In my tests they are faster 40x times than build-in brute force optimization algo.

I have prepared optimization statistics for different optimizers from Gradient-Free-Optimizers.
I did my tests on the following simple strategy (just for proof):

class SmaCross(bt.SignalStrategy):
    params = (
        ('fast', 10),
        ('slow', 30),
    )
    def __init__(self):
        sma1, sma2 = bt.ind.SMA(period=self.p.fast), bt.ind.SMA(period=self.p.slow)
        crossover = bt.ind.CrossOver(sma1, sma2)
        self.signal_add(bt.SIGNAL_LONG, crossover)

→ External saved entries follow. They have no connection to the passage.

Background: an optimization exercise with open tools, aiming at small area. Do not read the settings as production practice. Where RTL was checked, it was by simulation tests only, not by an equivalence proof against the original. No activity file was given, so power comes from the tool's default toggle rates.

Design modbus_slave, start of the top module:
module modbus_slave (
    input  wire        clk,
    input  wire        rst,            
    input  wire [7:0]  slave_addr,     
    input  wire [9:0]  t35_interval,   
    input  wire        time_unit,      
    input  wire        rx_valid,       
    input  wire [7:0]  rx_data,
    output wire        rx_en,
    output wire        tx_en,
    output wire        tx_valid,       
    output wire [7:0]  tx_data,
    input  wire        tx_ready,
    output wire        mem_req,        
    output wire        mem_we,
    output wire [15:0] mem_addr,
    output wire [31:0] mem_wdata,
    input  wire        mem_ack,
    input  wire [31:0] mem_rdata
);
Size: roughly 1900 cells after synthesis, roughly 130 I/O pins, ~37000 um^2 of cells after synthesis.
clock: 10.0 ns
lec_check: 0
cap_margin: 40
core_margin: 2
core_utilization: 40
place_density: 0.55
slew_margin: 40
standard.sh (not shown) runs the stock make flow with config.mk's settings and CLKGATE_MAP_FILE= SYNTH_SCRIPT=/design/flow/synth_recipe.tcl, a recipe that flattens the netlist after the stock synthesis.
==> flow/flow/run.sh <==
#!/bin/bash
# Standard ORFS layout (the standard.sh, standard synthesis unchanged) with two
# changes: port buffers use the smallest buffer cell, and clock tree synthesis uses
# larger sink clusters and inserts no dummy loads.
set -euo pipefail
export BUFFER_PORTS_ARGS="-buffer_cell sky130_fd_sc_hd__buf_1"
export CTS_ARGS="-sink_clustering_enable -repair_clock_nets -dont_use_dummy_load -buf_list sky130_fd_sc_hd__clkbuf_4 -sink_clustering_size 10 -sink_clustering_max_diameter 40"
bash standard.sh > standard_sh.log 2>&1
The first run produced a clean layout.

And the test parameters were:

"fast": np.arange(5, 150, 2),
"slow": np.arange(50, 150, 2)

The most interesting is the results for optimization times and scores:

Build-in brute force: score:10035.94200515747, time:207.48 s, para: {"fast":57, "slow":56}

HillClimbingOptimizer: score:10023.95000076294, time:7.72 s, para:{'fast': 129, 'slow': 54}
RepulsingHillClimbingOptimizer: score:10023.95000076294, time:15.99 s, para:{'fast': 119, 'slow': 60}
SimulatedAnnealingOptimizer: score:10023.95000076294, time:7.24 s, para:{'fast': 131, 'slow': 52}
RandomSearchOptimizer: score:10026.352001190186, time:20.60 s, para:{'fast': 61, 'slow': 56}
RandomRestartHillClimbingOptimizer: score:10023.95000076294, time:10.14 s, para:{'fast': 127, 'slow': 52}
RandomAnnealingOptimizer: score:10023.95000076294, time:8.63 s, para:{'fast': 125, 'slow': 56}
ParallelTemperingOptimizer: score:10021.9880027771, time:15.08 s, para:{'fast': 147, 'slow': 50}
ParticleSwarmOptimizer: score:10030.186000823975, time:15.71 s, para:{'fast': 61, 'slow': 54}
EvolutionStrategyOptimizer: score:10023.95000076294, time:14.98 s, para:{'fast': 131, 'slow': 52}
DecisionTreeOptimizer: score:10035.94200515747, time:5.05 s, para:{'fast': 57, 'slow': 56}

To summarize:

• Build-in brute force: score:10035.94200515747, time:207.48 s
• DecisionTreeOptimizer: score:10035.94200515747, time:5.05 s

DecisionTreeOptimizer was 40x times faster!

You could check my calculations on github.